| 03 Octubre 2010
Participé en el convivio como conductor del bus de los hermanos de Costa Rica, transportándolos de Costa Rica hacia Boquete.
Estuve casado por la Iglesia y hace 15 años me divorcié, me sentía resentido con la Iglesia debido a que no podía asistir a las misas porque me decían que era un pecador; sólo iba a los funerales. Sin embargo, todos los días rezaba a mi Virgencita siete Ave María y un Padre Nuestro ya que soy muy devoto.
No creía en la confesión pues pensaba que como un hombre igual a mí podía perdonar mis pecados y, además, por los escándalos que han presentado los sacerdotes en Costa Rica al punto que han quedado presos.

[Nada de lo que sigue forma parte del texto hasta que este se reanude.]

===== design/flow/run.sh =====
#!/bin/bash
# OpenROAD 26Q1-2900-gdf79404cd8, Yosys 0.63+post, stock flow scripts
make -C /OpenROAD-flow-scripts/flow DESIGN_CONFIG=/design/flow/config.mk WORK_HOME=/design/flow/orfs finish

===== design/flow/config.mk =====
export PLATFORM = sky130hd
export DESIGN_NAME = pw_gen
export DESIGN_NICKNAME = pw_gen
export VERILOG_FILES = /design/flow/design.v
export SDC_FILE = /design/flow/constraint.sdc
export NUM_CORES = 4
export LEC_CHECK = 1
export CORE_UTILIZATION = 40

===== design/flow/constraint.sdc =====
current_design pw_gen

set clk_period 3.2
set clk_io_pct 0.2

create_clock -name clk0 -period $clk_period [get_ports {clk}]

set non_clock_inputs [all_inputs -no_clocks]
set_input_delay [expr $clk_period * $clk_io_pct] -clock clk0 $non_clock_inputs
set_output_delay [expr $clk_period * $clk_io_pct] -clock clk0 [all_outputs]

===== design/flow/design.v =====
`default_nettype none
`timescale 1ns / 1ns
module pw_gen #(
  parameter 
    PW1_RESET = 16'b0,
    PW2_RESET = 16'b0,
    PW3_RESET = 8'b0,
    PW3_FINAL = 8'hFF) (
    input wire in_write,
    input wire in_read,
    input wire in_addr,  
    input wire [31:0] in_writedata,
    output reg [31:0] in_readdata,
    output reg out_valid,
    output reg out_channel,
    output reg [15:0] out_data,
    input wire req_valid,
    input wire req_data,  
    output reg store_write,
    output reg [5:0] store_addr,
    output reg [15:0] store_writedata,
    input wire store_waitrequest,
    input wire clk,
    input wire reset
);
  reg [15:0] pw1;
  reg [15:0] pw2;
  reg [7:0] pw3;
  typedef enum {
    ST_IDLE,
    ST_MGMT,
    ST1,
    ST2,
    ST3
  } t_state;
  t_state state, p1_state;
  reg p1_channel;
  reg p1_valid;
  reg [15:0] p1_data;
  reg [15:0] p_pw1;
  reg [15:0] p_pw2;
  reg [7:0] p_pw3;
  reg run;
  reg pw1_overflow, pw2_overflow, pw3_overflow;
  always_comb begin : state_transition
    p1_state = ST_IDLE;
    p1_channel = '0;
    p1_data = '0;
    p1_valid = '0;
    p_pw1 = pw1;
    p_pw2 = pw2;
    p_pw3 = pw3;
    case (state)
      ST_IDLE: begin
        if (run) begin
          p1_state = ST1;
          p1_channel = '0;
          p_pw1 = pw1 + 1'b1;
          p1_valid = '1;
        end
        else begin
          p_pw1 = PW1_RESET[15:0];
          p_pw2 = PW2_RESET[15:0];
          p_pw3 = PW3_RESET[7:0];
        end
      end
      ST1: begin
        p1_state = ST2;
        p1_channel = '0;
        p1_valid = '1;
        p1_data = pw2;
        if (pw1_overflow)
          p_pw2 = pw2 + 1'b1;
      end
      ST2: begin
        p1_state = ST3;
        p1_channel = '0;
        p1_valid = '1;
        p1_data = {pw3, 8'b0};
        if (pw2_overflow)
          p_pw3 = pw3 + 1'b1;
      end
      ST3: begin
        p1_state = ST_MGMT;
        p1_channel = '1;
        p1_data = '0;
        p1_valid = '1;
      end
      ST_MGMT: begin
        if (run) begin
          p1_state = ST1;
          p1_channel = '0;
          p1_valid = '1;
          p1_data = pw1;
          p_pw1 = pw1 + 1'b1;
        end
        else begin
          p1_state = ST_IDLE;
        end
      end
    endcase
  end
  always @*
    in_readdata = { {31 {1'b0}}, run};
  always @(posedge clk or posedge reset) begin
    if (reset) begin
      run <= '0;
    end
    else begin
      if (in_write) begin
        run <= in_writedata[0];
      end
      else if (pw3_overflow) begin
        run <= '0;
      end
    end
  end
  always @(posedge clk or posedge reset) begin
    if (reset) begin
      pw1 <= PW1_RESET[15:0];
      pw2 <= PW2_RESET[15:0];
      pw3 <= PW3_RESET[7:0];
      pw1_overflow <= '0;
      pw2_overflow <= '0;
      pw3_overflow <= '0;
    end
    else begin
      pw1 <= p_pw1;
      pw2 <= p_pw2;
      pw3 <= p_pw3;
      pw1_overflow <= pw1 == 16'hFFFF;
      pw2_overflow <= pw1_overflow && (pw2 == 16'hFFFF);
      pw3_overflow <= pw1_overflow && pw2_overflow && (pw3 == PW3_FINAL);
    end
  end
  always @(posedge clk or posedge reset) begin
    if (reset) begin
      state <= ST_IDLE;
      out_channel <= '1;
      out_data <= '0;
      out_valid <= '0;
    end
    else begin
      state <= p1_state;
      out_channel <= p1_channel;
      out_data <= p1_data;
      out_valid <= p1_valid;
    end
  end
  reg received_req;
  always @(posedge clk or posedge reset) begin
    if (reset) begin
      store_write <= '0;
      store_writedata <= '0;
      store_addr <= '0;
      received_req <= '0;
    end
    else begin
      store_write <= p1_valid;
      store_writedata <= p1_data;
      if (req_valid)
        received_req <= '1;
      else if (state == ST_MGMT)
        received_req <= '0;
      if (p1_valid) begin
        if (state == ST_IDLE) begin
          store_addr <= '0;
        end
        else if (!received_req && (state == ST_MGMT)) begin
          store_addr &= 6'b1111_00;
        end
        else begin
          store_addr <= store_addr + 6'h1;
        end
      end
    end
  end
endmodule
`default_nettype wire

==> ci_impl_report.md <==
### Metrics collected by this job

| Metric | Value |
|---|---|
| Status | completed |
| Number of global-route vias before repair | 2528 |
| CTS hold repair buffers | 0 |
| Ys flop type | dfrtp_1 |
| CTS Buf Count | 9 |
| WHS Path Cells | 0 |
| Worst vdd ir | about 0.23 mV |
| GPL Wtd Cong | 0.802 |
| Root Driver | clkbuf_8 |
| R2R depth | 4 |
| Overflow after GRT | 0 |
| Detailed Route WL | 7.70 mm |
| Htree depth | 3 |
| Vias post-DR | 2881 |
| Die Width | 99.5 um |
| DRT Pass-1 Iters | 5 |
| Initial antenna violation count | 0 |
| Via density | around 5.2 |
| Synth area leader | dfrtp_1 |
| Top cell area share | 47.4% |
| EDFF count, synth | 0 |
| Final worst path period need | 2.34 ns |
| Largest net degree at the start of global routing | ~75 |
| Die area | 0.00990 mm2 |
| Total GRT Usage | 16.7% |
| Unique cell types | 41 |
| Reg2reg setup slack | 0.86 ns |
| Crit start category | flip-flop |
| Worst reg2reg startpoint | state[0] |
| Max_cap viols | 0 |
| Most frequent cell after synthesis | dfrtp_1 |
| Register bit count reported by yosys | approximately 74 |
| Top cells, area | dfrtp_1 47%, buf_4 9.7%, o21ai_0 4.6%, nand2_1 2.9%, xnor2_1 2.3% |
| Hold Fails Final Rpt | 0 |
| Core Box Area | slightly above 0.009 mm2 |
| Async SR Flop Fraction | 100% |
| Required time of the critical path | 3.48 ns |
| Worst slack at placement | 0.884 ns |
| Die Y | 99.5 um |
| # port buffers | 46 |
| Clock Latency Late Sink | 0.35 ns |
| Syn. warnings | 1 |
| Hold Path Class | reg2reg |
| Avg WL per Cell | 14.0 um |
| Fp util | 41.2% |
| Slew @ Worst Pin | 0.724 ns |
| Critical Path End Type | flip-flop |
| First-pass GRT wire length | about 13 mm |
| Worst-path clk slew | 0.08 ns |
| Area Overhead vs Synth | 14.5% |
| Placement Rows | 35 |
| Crit-path max FO | 20 |
| Iteration-0 DRC Markers | 160 |
| Post-CTS Setup Inserts | 0 |
| Final WS setup | around 0.86 ns |
| # Cells Yosys | between 300 and 400 |
| Endpoints failing setup | 0 |
| Mapped Area | about 0.0038 mm2 |
| DRC viols | 0 |
| Deepest clock path buffer count | 2 |
| Fin. max-slew vios | 0 |
| Critical path class | reg2reg |
| End of the worst register-to-register path | pw2[15] |
| Setup_tns | 0 ns |
| Synth Seq Share | 48.8% |
| Slew HR | 51.6% |
| Antenna Cells | 0 |
| Skew final | 0.00944 ns |
| Critical Path AT | about 2.6 ns |
| Fmax | 0.428 GHz |
| CTS tree | yes |
| OpenROAD warning count | 60 |
| Synth top cells by count | 72 x dfrtp_1, 49 x buf_4, 35 x o21ai_0 |
| Yosys synthesis chip area | about 0.0038 mm2 |
| Hpwl dp | approximately 5.0 mm |
| Layout cells sized above 1 | 6.18% |
| Ports | 113 |
| Gate Count Post-Synth | 394 |
| Hold Path Origin | state[1] |
| # clock sinks | ~74 |
| Post-cts sizing count | 0 |
| Pleak | 0.00192 uW |
| Syn avg cell area | 9.65 um2 |
| PD cells | 400 mW/mm2 |
| RSZ-0062 raised after global routing | no |
| Hold-critical path endpoint | out_channel |
| Post-DRT Antenna Nets | 0 |
| Final Cycle Share | 73.1% |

El sábado 21 de agosto de 2010, estando en la capilla rezando el Rosario en el inicio del quinto misterio vi que todo se estaba nublando y me salí corriendo de la capilla para recoger la lona del bus ya que iba a llover. Cuando me dirigía hacia el bus pasé frente al Padre Giovanni que estaba confesando y sentí una tremenda fuerza que me empujó hacia el padre quedando frente a él. En ese momento, decidí confesarme después que tenía 26 años de no hacerlo al finalizar la confesión sentí un gran alivio ya que el pecho estaba apretado por el dolor.
Ahora me siento feliz, en paz con Dios esperando seguir lo que el señor disponga.
Doy gracias a Dios por la oportunidad que me brindó de venir a Boquete a este encuentro el cual ha sido una hermosa experiencia en mi vida.